GPT Step Getting Started

🌄 Flow

  1. Start of with the prompt template. The prompt template should include:
    1. The signals you want to extract
    2. The data-context the model should use to extract data. (This will be done using functions)
  2. After you have the prompt fill in signals.
    1. For each signal you need to fill in:
      1. Name - Will be the signal name
      2. Description - Explain the model exactly how to compute this step.
      3. Type - Boolean / String.
  3. Run

🐍 Functions

In order to add data context to the prompt we use functions. Functions are executed and added to the prompt prior to sending the prompt to the model.

Supported functions

Search

Parameters: query
Description: Performs a Google search using the query string parameter and returns the results.

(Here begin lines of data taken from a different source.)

[src/rtl/afi_status_regs.sv]
module afi_status_regs
    import afi_pkg::*;
#(
    parameter int NSRC   = 5,
    parameter int DATA_W = 32,
    parameter int ADDR_W = 2
) (
    input  logic              clk,
    input  logic              rst_n,
    input  logic [NSRC-1:0]   hw_set,
    input  logic              wr_en,
    input  logic [ADDR_W-1:0] addr,
    input  logic [DATA_W-1:0] wdata,
    input  logic              clk_run,
    output logic [NSRC-1:0]   status,
    output logic [NSRC-1:0]   enable,
    output logic [DATA_W-1:0] rdata,
    output logic              irq
);
    typedef struct packed {
        logic [NSRC-1:0] status;
        logic [NSRC-1:0] enable;
        logic            irq;
    } regs_s;

    regs_s           regs_d, regs_q;
    logic            sel_status, sel_enable;
    logic [NSRC-1:0] toggle;
    logic            unused_wdata;

    assign sel_status   = addr == ADDR_W'(STATUS_OFS);
    assign sel_enable   = addr == ADDR_W'(ENABLE_OFS);
    assign unused_wdata = ^wdata[DATA_W-1:NSRC];

    always_comb begin
        regs_d        = regs_q;
        toggle        = (wr_en && sel_status) ? wdata[NSRC-1:0] : '0;
        regs_d.status = (regs_q.status ^ toggle) | hw_set;
        if (wr_en && sel_enable) regs_d.enable = wdata[NSRC-1:0];
        regs_d.irq    = |(regs_q.status & regs_q.enable);
    end

    always_ff @(posedge clk or negedge rst_n) begin
        if (!rst_n) regs_q <= '0;
        else        regs_q <= regs_d;
    end

    always_comb begin
        rdata = '0;
        if (sel_status) begin
            rdata[NSRC-1:0] = regs_q.status;
            rdata[NSRC]     = clk_run;
        end else if (sel_enable) begin
            rdata[NSRC-1:0] = regs_q.enable;
        end
    end

    assign status = regs_q.status;
    assign enable = regs_q.enable;
    assign irq    = regs_q.irq;
endmodule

Here is an example where we might wand to add context regarding company's layoff:

Here is some relevant context:  
Company website:  
{{Search(query=record['Webiste'] + ' layoffs')}}

ReadUrlText

ReadUrlText(link): Retrieves and returns the text content from a webpage given its link.

## Example
Assuming dataset as a column named domain

Company search results:  
{{ReadUrlText(link=record['domain'])}}

LinkedinSearch

SearchLinkedin(query): Searches for specific entities (such as profiles or companies) on 
LinkedIn based on the query.

Linkedin search results:
{{SearchLinkedin(query=record['domain'] + ' ceo')}}

GetCompanyContacts

GetCompanyContacts(domain, job_titles, skills): Extracts and returns the contact information
of a company specified by domain, filtered by job_titles and skills.

LinkQuestionAnswering

LinkQuestionAnswering(link, question): Analyzes a question, maps it to
a data model within the webpage at the provided url, and retrieves the answer.

SearchForNaicsCodes

SearchForNaicsCodes(query, naics_code_level: Optional): 
Searches for NAICS codes based on provided query (e.g., “cloud security”, “clothing ecommerce”).